トランプ氏の初期の反対姿勢は、彼の「アメリカ・ファースト」政策に基づくものだった。USスチールは、米国の鉄鋼産業の象徴であり、ペンシルベニア州などラストベルト地域の雇用を支える重要な企業だ。トランプ氏は、外国企業による買収が米国の産業基盤や雇用に悪影響を及ぼすと主張し、特に日本製鉄による完全子会社化に対して否定的だった。さらに、全米鉄鋼労働組合(USW)など国内の一部勢力が「日本の鉄鋼製品の安価な輸出が国内市場を脅かす」と反対していたことも、トランプ氏の姿勢を後押しした。
■反対から承認への転換の理由
●経済的利益と雇用創出の期待
トランプ氏は5月23日、自身のSNSで「この提携は少なくとも7万人の雇用を創出し、140億ドルの経済効果をもたらす」と述べた。

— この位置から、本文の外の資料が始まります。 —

[src/rtl/lmol_pkg.sv]
// ----------------------------------------------------------------------------
// lmol_pkg
// Shared widths, command codes, controller states and the control/status
// bundles of the latency memory with owner lock.
// ----------------------------------------------------------------------------
package lmol_pkg;

   localparam int ADDR_W   = 32;
   localparam int DATA_W   = 32;
   localparam int CMD_W    = 2;
   localparam int CALLER_W = 3;
   localparam int DELAY_W  = 10;
   localparam int OFFSET_W = 2;

   localparam int WORDS_IN_LINE_DEF = 4;
   localparam int LINE_COUNT_DEF    = 256;

   // address bits reduced per cycle by the serial remainder unit
   localparam int MOD_STEP_BITS = 4;

   typedef enum logic [CMD_W-1:0] {
      CMD_LOAD   = 2'd0,
      CMD_STORE  = 2'd1,
      CMD_FETCH  = 2'd2,
      CMD_DIRECT = 2'd3
   } cmd_type;

   typedef enum logic [1:0] {
      ST_CLEAR,
      ST_IDLE,
      ST_DECIDE,
      ST_READ
   } state_type;

   typedef struct packed {
      logic clear_step;
      logic take_req;
      logic lock_apply;
      logic mem_write;
      logic rsp_wait;
      logic rsp_echo;
      logic rsp_word;
      logic rd_first;
      logic rd_next;
   } ctrl_cmd_type;

   typedef struct packed {
      cmd_type cmd;
      logic    idx_valid;
      logic    grant;
      logic    rsp_free;
      logic    clear_last;
      logic    word_last;
   } ctrl_sts_type;

endpackage

[src/rtl/lmol_ctrl.sv]
// ----------------------------------------------------------------------------
// lmol_ctrl
// Sequencer: clearing pass, request intake, lock decision and word read-out.
// ----------------------------------------------------------------------------
module lmol_ctrl
   import lmol_pkg::*;
(
   input  logic         clock,
   input  logic         reset,
   input  logic         req_valid,
   output logic         req_ready,
   input  ctrl_sts_type ctl_sts,
   output ctrl_cmd_type ctl_cmd
);

   state_type state_ff, state_in;
   logic      decide_go;
   logic      is_direct;

   assign decide_go = ctl_sts.idx_valid && ctl_sts.rsp_free;
   assign is_direct = (ctl_sts.cmd == CMD_DIRECT);

   always_ff @(posedge clock) begin
      if (reset) begin
         state_ff <= ST_CLEAR;
      end else begin
         state_ff <= state_in;
      end
   end

   always_comb begin
      state_in = state_ff;
      case (state_ff)
         ST_CLEAR: begin
            if (ctl_sts.clear_last) begin
               state_in = ST_IDLE;
            end
         end
         ST_IDLE: begin
            if (req_valid) begin
               state_in = ST_DECIDE;
            end
         end
         ST_DECIDE: begin
            if (decide_go) begin
               if (!is_direct && ctl_sts.grant &&
                   (ctl_sts.cmd == CMD_LOAD || ctl_sts.cmd == CMD_FETCH)) begin
                  state_in = ST_READ;
               end else begin
                  state_in = ST_IDLE;
               end
            end
         end
         ST_READ: begin
            if (ctl_sts.rsp_free &&
                (ctl_sts.cmd != CMD_FETCH || ctl_sts.word_last)) begin
               state_in = ST_IDLE;
            end
         end
         default: state_in = ST_IDLE;
      endcase
   end

   always_comb begin
      ctl_cmd   = '0;
      req_ready = 1'b0;
      case (state_ff)
         ST_CLEAR: begin
            ctl_cmd.clear_step = 1'b1;
         end
         ST_IDLE: begin
            req_ready        = 1'b1;
            ctl_cmd.take_req = req_valid;
         end
         ST_DECIDE: begin
            if (decide_go) begin
               if (is_direct) begin
                  ctl_cmd.mem_write = 1'b1;
                  ctl_cmd.rsp_echo  = 1'b1;
               end else begin
                  ctl_cmd.lock_apply = 1'b1;
                  if (!ctl_sts.grant) begin
                     ctl_cmd.rsp_wait = 1'b1;
                  end else if (ctl_sts.cmd == CMD_STORE) begin
                     ctl_cmd.mem_write = 1'b1;
                     ctl_cmd.rsp_echo  = 1'b1;
                  end else begin
                     ctl_cmd.rd_first = 1'b1;
                  end
               end
            end
         end
         ST_READ: begin
            if (ctl_sts.rsp_free) begin
               ctl_cmd.rsp_word = 1'b1;
               ctl_cmd.rd_next  = (ctl_sts.cmd == CMD_FETCH) && !ctl_sts.word_last;
            end
         end
         default: ctl_cmd = '0;
      endcase
   end

   a_read_cmd: assert property (@(posedge clock) disable iff (reset)
      state_ff == ST_READ |-> (ctl_sts.cmd == CMD_LOAD || ctl_sts.cmd == CMD_FETCH))
      else $error("read-out entered for a command that reads nothing");

   a_next_in_line: assert property (@(posedge clock) disable iff (reset)
      ctl_cmd.rd_next |-> !ctl_sts.word_last)
      else $error("line read-out advanced past the last word");

   a_one_action: assert property (@(posedge clock) disable iff (reset)
      $countones({ctl_cmd.rsp_wait, ctl_cmd.rsp_echo, ctl_cmd.rsp_word}) <= 1)
      else $error("more than one response source selected");

endmodule

[config.mk]
export PLATFORM = sky130hd
export DESIGN_NAME = lmol_ctrl
export DESIGN_NICKNAME = d
export VERILOG_FILES = /design/src/rtl/lmol_pkg.sv /design/src/rtl/lmol_ctrl.sv
export SDC_FILE = /design/constraint.sdc
export NUM_CORES = 1
export LEC_CHECK = 0
export BUFFER_PORTS_ARGS = -buffer_cell sky130_fd_sc_hd__buf_2
export CORE_AREA = 3 3 40 42
export CTS_CLUSTER_SIZE = 8
export DETAILED_ROUTE_END_ITERATION = 8
export DIE_AREA = 0 0 43 45
export HOLD_SLACK_MARGIN = 0.03
export SKIP_CTS_REPAIR_TIMING = 1
export SYNTH_ARGS = -nofsm -noshare
export SYNTH_HDL_FRONTEND = slang
export SYNTH_SLANG_ARGS = --single-unit
[constraint.sdc]
create_clock -name clock -period 2.4 [get_ports clock]
set_input_delay 0.12 -clock clock [delete_from_list [all_inputs] [get_ports clock]]
set_output_delay 0.12 -clock clock [all_outputs]
set_load 0.03 [all_outputs]
After elaboration in Yosys (flattened, before gate mapping)
Index checks and enable logic that the tools add are counted.

word-level totals
  bits of input ports = 10
  output and inout port bits = 10
  logic and storage cells = 50
  flip-flop bits (word level) = 2

operators by class
  reduce and logical (&&, ||, !) cells = 12
  equal/unequal tests = 11
  multiplexer cells = 26

operators with widths
  operator              count
  $mux W1               18
  $mux W2               5
  $ne A2 B2 Y1 const B  5
  $eq A2 B2 Y1 const B  4
  $mux W4               2
  $pmux W2 S4           1
  $logic_and A1 B1 Y1   5
  $eq A2 B1 Y1 const B  2
  $logic_not A2 Y1      2
  $reduce_and A4 Y1     1
  $logic_not A1 Y1      2
  $logic_or A1 B1 Y1    2

Logic depth before layout (Yosys ltp)
  word-level depth = 7
  mapped depth = 6
  gate-level depth less buffers = 6

Worst setup path after synthesis
No wires, ideal clock.

  path kind = register to output
  start point = register state_ff[0]
  end point = output ctl_cmd[4] (netlist bit)
  stages on the path, launching flop included = 6
  path slack = 0.511 ns
  buffers on the path = 0
  data required time = 2.280 ns
  arrival time = 1.769 ns
  cells stage by stage = dfxtp_1 inv_1 ha_1 nand3_1 a21oi_1 nor2b_1

RTL lines
  element                 RTL line         text
  start, declared         lmol_ctrl.sv:16  state_type state_ff, state_in;
  start signal, assigned  lmol_ctrl.sv:27  state_ff <= state_in;
  end, declared           lmol_ctrl.sv:13  output ctrl_cmd_type ctl_cmd

==> impl_metrics.tcl <==
set metrics [dict create \
    run_status "finished clean" \
    die_h_um 45 \
    synth_edf_count 0 \
    ys.flop_type "dfxtp_1" \
    grt_pass1_wl_um 1100 \
    power.density_nw_per_um2 487 \
    htree_levels 1 \
    vias 305 \
    synth-simple-area-share 0.325 \
    netlist_top_cells_area "ha_1 (19%), dfxtp_1 (16%), inv_1 (7.3%), a21oi_1 (5.8%), and2_1 (4.9%)" \
    cp_data_arrival_time_ps 1460 \
    setup_viol 0 \
    syn_to_final_growth_pct 50.0 \
    crit_slowest_cell "dfxtp_1" \
    crit_required_ps 2280 \
    gp_congestion 0.715 \
    synth_compound_area_frac 0.184 \
    cpPeakStageDelay_ps 330 \
    timing.fmax_mhz 633 \
    r2r_cells 6 \
    yosysWarnings 0 \
    synth_top_family_by_area "simple AND/OR/NAND/NOR gates" \
    core_sq_um 1280 \
    die_x_um 43 \
    fin_area_sq_um 387 \
    gr-usage-met2 0.114 \
    cts_buffers 3 \
    cp.depth 6 \
    start_kind "register" \
    wirelength_um 663 \
    grt_overflow 0 \
    layout.nets 71 \
    synthMuxAreaShare 0.0388 \
    synth_top_area_frac 0.194 \
    cts_tree "done" \
    place_ws_ps 965 \
    clk_latency_ps 220 \
    largestRegisters "state_ff x2" \
    crit_end "ctl_cmd[4]" \
    startpoint "state_ff[0]$_SDFFE_PP0P_" \
    grtUsageTotal 0.0748 \
    max_flop_register "state_ff" \
    synthArstFlopShare 0 \
    ys_seq_area_frac 0.155 \
    timing.setup.tns_ps 0 \
    netlist_top_cells_count "inv_1 (5), ha_1 (4), a21oi_1 (3)" \
    r2r-end "state_ff[1]$_SDFFE_PP0P_" \
    final.setup.worst_slack_ps 819 \
    synth_area_leader_cell "ha_1" \
    maxSlewHeadroom 0.841 \
    ant_nets 0 \
    grt_setup_unrepaired "false" \
    cp.buffers_inverters 2 \
    drv_slew 0 \
    io_buffers 19 \
    placed_cell_area_sq_um 364 \
    r2r-start "state_ff[0]$_SDFFE_PP0P_" \
    hold_class "in2reg" \
    n_antenna_cell 0 \
    cts.clk_slew.worst_paths_ps 30 \
    met1_usage 0.0887 \
    synth_cell_types 20 \
    syn_inst 34 \
    post_synth.cell_area_avg_sq_um 7.58 \
    leakagePower_nw 0.219 \
    ctsRootBufferMaster "clkbuf_4" \
    drt_iter0_drc 4 \
    path_max_fanout 4 \
    rows 13 \
    drt-pass1-iter-count 2 \
    drc 0 \
    path_cells "inv_1 -> ha_1 -> nand3_1 -> a21oi_1 -> nor2b_1 -> buf_2" \
    synth_most_common_cell "inv_1" \
    largest_reg_flops 2 \
    ys_seq_elements 2 \
    clock_skew_ps 3.48 \
    cp_top_family "flip-flops" \
    drive_gt1_frac 0.400 \
    yosys.area_share.adder 0.194 \
    grt.busiest_layer "met2" \
    design.die.area_sq_um 1940 \
    r2r_slack_ps 980 \
    syn_nets 48 \
    maxCapViolCount 0 \
    fin_crit_ps 1580 \
    num_io_pins 20 \
    end_kind "primary output" \
    use_met3 0.0478 \
    worstHoldPathCells 2 \
    wl_per_cell_um 9.47 \
    cts_buffer_depth 2 \
    min_period_over_period 0.659 \
    worstSetupPathType "reg2out" \
    antenna_found_initial 0 \
    tritoncts_num_sinks 2 \
    grt_max_degree 7 \
    drt-vias-per-instance 4.36 \
    grt_pass1_vias 266 \
    synthXorXnorAreaFrac 0 \
    initial_core_util 0.201 \
    ir_worst_vdd_mv 0.255 \
    netlist_area_sq_um 258 \
    hold_viol 0 \
    worst_pin_slew_ps 238 \
]
## cell type report
cell class | count | area, sq um
timing repair buffer | 19 | 95.1
clock buffer | 3 | 22.5
inverter | 5 | 18.8
tap | 15 | 18.8
multi-input combinational | 26 | 191
sequential | 2 | 40.0
fill | 144 | 898
## routing by layer
layer | part of all wire | up-vias
met5 | 0 | -
met4 | 0 | 0
met3 | 0.14 | 0
met2 | 0.39 | 15
met1 | 0.47 | 132
li1 | - | 158
## per-stage QoR
| stage | hold slack, ps | instances | util | power [mW] |
|---|---|---|---|---|
| floorplan | 189 | 34 | - | 0.0928 |
| global placement | 309 | 67 | 0.283 | 0.117 |
| detailed placement | 302 | 67 | 0.283 | 0.117 |
| global route | 87.9 | 70 | 0.301 | 0.206 |
| finish | 76.5 | 70 | 0.301 | 0.188 |
| CTS | 68.2 | 70 | 0.301 | 0.194 |
## worst min-delay path by stage
stage	start	endpoint	slack (ps)
final	reset	state_ff[0]$_SDFFE_PP0P_	80
after global routing	reset	state_ff[0]$_SDFFE_PP0P_	90
after CTS	reset	state_ff[0]$_SDFFE_PP0P_	70
after detailed placement	reset	state_ff[0]$_SDFFE_PP0P_	300
after global placement	reset	state_ff[0]$_SDFFE_PP0P_	310
after floorplan	reset	state_ff[0]$_SDFFE_PP0P_	190
--- src/hw/rtl/fvwo_lane.sv ---
module fvwo_lane (
  input  logic                              clk,
  input  logic                              rst,
  input  logic                              advance,
  input  logic [fvwo_pkg::STEP_W-1:0]       step,
  input  fvwo_pkg::wave_mode_t              wave_mode,
  output fvwo_pkg::lane_out_t               shaped
);
  import fvwo_pkg::*;

  logic [PHASE_W-1:0] phase;
  logic [PHASE_W-1:0] phase_x4;
  logic               upper;
  logic [PHASE_W-1:0] value;

  always_ff @(posedge clk) begin
    if (rst) begin
      phase <= '0;
    end else if (advance) begin
      phase <= phase + {1'b0, step};
    end
  end

  assign phase_x4 = {phase[PHASE_W-3:0], 2'b00};
  assign upper    = $signed(phase) > $signed(HALF_PHASE);

  always_comb begin
    case (wave_mode)
      WAVE_SAW:      value = phase;
      WAVE_SQUARE:   value = upper ? WAVE_PEAK : '0;
      WAVE_TRIANGLE: value = upper ? (TRI_OFFSET + phase_x4) : (WAVE_PEAK - phase_x4);
      default:       value = '0;
    endcase
  end

  assign shaped.value    = value;
  assign shaped.positive = !value[PHASE_W-1] && (value != '0);

endmodule

--- src/hw/rtl/fvwo_merge.sv ---
module fvwo_merge (
  input  logic                    clk,
  input  logic                    rst,
  input  logic                    load,
  input  fvwo_pkg::lane_out_t     lanes [fvwo_pkg::VOICE_COUNT],
  input  logic [4:0]              volume_level,
  output logic                    out_valid,
  input  logic                    out_ready,
  output logic [7:0]              dac_sample
);
  import fvwo_pkg::*;

  logic [PHASE_W-1:0] chosen;
  logic               found;
  logic [4:0]         vol_sat;
  logic [3:0]         shift;
  logic [7:0]         coarse;
  logic [7:0]         dac_sample_next;

  // first positive voice wins, lowest index first
  always_comb begin
    chosen = '0;
    found  = 1'b0;
    for (int i = 0; i < VOICE_COUNT; i++) begin
      if (!found && lanes[i].positive) begin
        chosen = lanes[i].value;
        found  = 1'b1;
      end
    end
  end

  assign vol_sat         = (volume_level > VOLUME_MAX) ? VOLUME_MAX : volume_level;
  assign shift           = VOLUME_SPAN - vol_sat[4:1];
  assign coarse          = chosen[PHASE_W-1:COARSE_SHIFT];
  assign dac_sample_next = (coarse >> shift) + DAC_MIDPOINT;

  always_ff @(posedge clk) begin
    if (rst) begin
      out_valid <= 1'b0;
    end else if (load) begin
      out_valid <= 1'b1;
    end else if (out_ready) begin
      out_valid <= 1'b0;
    end
  end

  always_ff @(posedge clk) begin
    if (load) begin
      dac_sample <= dac_sample_next;
    end
  end

endmodule
--- config.mk ---
export PLATFORM = sky130hd
export DESIGN_NAME = four_voice_waveform_oscillator
export DESIGN_NICKNAME = d
export VERILOG_FILES = /design/src/hw/rtl/fvwo_pkg.sv /design/src/hw/rtl/four_voice_waveform_oscillator.sv /design/src/hw/rtl/fvwo_lane.sv /design/src/hw/rtl/fvwo_merge.sv
export SDC_FILE = /design/constraint.sdc
export NUM_CORES = 1
export LEC_CHECK = 0
export BUFFER_PORTS_ARGS = -buffer_cell sky130_fd_sc_hd__buf_2
export CAP_MARGIN = 30
export CORE_MARGIN = 2
export CORE_UTILIZATION = 25
export CTS_CLUSTER_DIAMETER = 200
export DETAILED_ROUTE_END_ITERATION = 8
export PLACE_DENSITY = 0.39
export RECOVER_POWER = 50
export SETUP_SLACK_MARGIN = 0.2
export SYNTH_ARGS = -nofsm -noshare
export SYNTH_HDL_FRONTEND = slang
export SYNTH_SLANG_ARGS = --single-unit
--- constraint.sdc ---
create_clock -name clk -period 3.3 [get_ports clk]
set_input_delay 0.66 -clock clk [delete_from_list [all_inputs] [get_ports clk]]
set_output_delay 0.66 -clock clk [all_outputs]
set_load 0.1 [all_outputs]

この発言は、日本製鉄が提案した巨額の投資計画が、トランプ氏の「製造業復権」という経済政策と合致したことを示している。日本製鉄は、買収後にUSスチールの設備近代化や技術供与を通じて、米国の鉄鋼産業を強化する計画を提示。これにより、ペンシルベニア州ピッツバーグの本社維持や新たな雇用創出が実現する見込みが示された。トランプ氏にとって、雇用拡大と経済成長は選挙公約の柱であり、この取引がその実現に寄与すると判断した可能性が高い。
●国家安全保障懸念の解消
バイデン前政権は、対米外国投資委員会(CFIUS)の審査を経て、国家安全保障上のリスクを理由に買収を禁止していた。しかし、トランプ政権下で2025年4月にCFIUSに再審査を指示した結果、5月21日までに提出された報告書で「日本製鉄の提案する措置が安全保障リスクを十分に軽減する」との結論が得られた。日本製鉄は、機密性の高い技術供与を完全子会社化を前提に行う方針を示しつつ、米政府との協議を通じて安全保障上の懸念に対処する具体策を提示したとみられる。CFIUSの審査が前回よりも買収に肯定的な見解を示したことが、トランプ氏の判断に影響を与えた。
●日米首脳会談と日本の積極的な働きかけ
2025年2月7日の日米首脳会談で、石破茂首相はトランプ氏に対し、買収計画の本質が「投資」であり、米国の産業振興と雇用拡大に寄与すると強調した。この会談でトランプ氏は「買収ではなく投資」と発言し、過半数株式の取得には否定的ながらも投資拡大を歓迎する姿勢を示した。日本政府は、経済産業省や外務省を通じて米国政府に継続的に働きかけを行い、日本製鉄の森高弘副会長も「トランプ氏の製造業復権のポリシーと合致する」と訴え続けた。これらの外交努力が、トランプ氏の認識を「買収」から「提携」や「投資」にシフトさせ、承認への道を開いた。
●政治的計算と実利重視の姿勢
トランプ氏は実業家出身であり、取引において実利を重視する傾向がある。USスチール買収を承認することで、日本との良好な関係を維持しつつ、自身の経済政策の成果としてアピールできると判断した可能性がある。また、バイデン政権の禁止命令を覆すことで、前政権の政策との差別化を図り、支持基盤であるラストベルトの労働者層に「雇用を守ったリーダー」としてのイメージを植え付ける狙いもあっただろう。さらに、米国の鉄鋼業界では競合のクリーブランド・クリフスが買収に名乗りを上げる動きもあったが、日本製鉄の提案が経済効果や技術力の面で優れていると判断された可能性も考えられる。
■承認の意義と今後の展望
トランプ氏の承認は、日米間の経済協力の深化と鉄鋼業界の国際競争力強化に大きな意義を持つ。日本製鉄は、USスチールの完全子会社化を通じて最先端技術を供与し、米国の鉄鋼市場での競争力を高める計画だ。これにより、中国など新興国の安価な鉄鋼製品に対抗し、日米の鉄鋼産業がグローバル市場で優位性を保つことが期待される。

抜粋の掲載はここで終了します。